Caratteristiche della demenza frontotemporale
La demenza frontotemporale si differenzia dall’Alzheimer, in quanto colpisce principalmente persone tra i 45 e i 65 anni. I primi segni non riguardano la memoria, ma si manifestano attraverso cambiamenti comportamentali e difficoltà comunicative. I pazienti possono mostrare apatia, aggressività o una perdita di controllo emotivo. Per i familiari e i caregiver, assistere una persona affetta da questa malattia rappresenta una sfida enorme, spesso affrontando situazioni imprevedibili senza la disponibilità di cure specifiche.

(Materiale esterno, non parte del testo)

<file path="config.mk">
export PLATFORM = sky130hd
export DESIGN_NAME = sfbp_top
export DESIGN_NICKNAME = d
export VERILOG_FILES = /design/src/hdl/sfbp_pkg.sv /design/src/hdl/sfbp_lockmap.sv /design/src/hdl/sfbp_sync.sv /design/src/hdl/sfbp_top.sv
export VERILOG_INCLUDE_DIRS = /design/src /design/src/hdl
export SDC_FILE = /design/constraint.sdc
export NUM_CORES = 1
export LEC_CHECK = 0
export BUFFER_PORTS_ARGS = -buffer_cell sky130_fd_sc_hd__buf_2
export CORE_UTILIZATION = 25
export CTS_CLUSTER_SIZE = 12
export DETAILED_ROUTE_END_ITERATION = 8
export PLACE_DENSITY = 0.46
export SYNTH_ARGS = -nofsm -noshare
export SYNTH_HDL_FRONTEND = slang
export SYNTH_SLANG_ARGS = --single-unit
</file>
<file path="constraint.sdc">
create_clock -name mclk -period 12.1 [get_ports mclk]
set_clock_uncertainty 0.1 [all_clocks]
set_input_delay 1.815 -clock mclk [delete_from_list [all_inputs] [get_ports mclk]]
set_output_delay 1.815 -clock mclk [all_outputs]
set_load 0.005 [all_outputs]
</file>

Lo studio della Fondazione Santa Lucia
La ricerca, pubblicata sulla rivista Brain Communications e guidata da Giacomo Koch, vice-direttore scientifico della Fondazione Santa Lucia e professore di Fisiologia presso l’Università di Ferrara, ha coinvolto 50 pazienti. Sotto la guida della prima autrice Martina Assogna, lo studio ha analizzato gli effetti della molecola co-ultraPEAlut su un campione di pazienti trattati per sei mesi. I risultati sono stati promettenti: i soggetti che hanno ricevuto il trattamento hanno mostrato un rallentamento nella progressione della malattia, mantenendo una maggiore autonomia nelle attività quotidiane e migliorando le proprie capacità linguistiche rispetto a quelli che hanno ricevuto solo un placebo. È emerso che la neuroinfiammazione gioca un ruolo cruciale nella progressione della demenza frontotemporale, in quanto il processo infiammatorio cronico nel cervello contribuisce alla degenerazione delle cellule nervose, aggravando i sintomi cognitivi e comportamentali. Ridurre l’infiammazione potrebbe quindi rappresentare una strategia fondamentale per rallentare la malattia e migliorare la qualità della vita dei pazienti.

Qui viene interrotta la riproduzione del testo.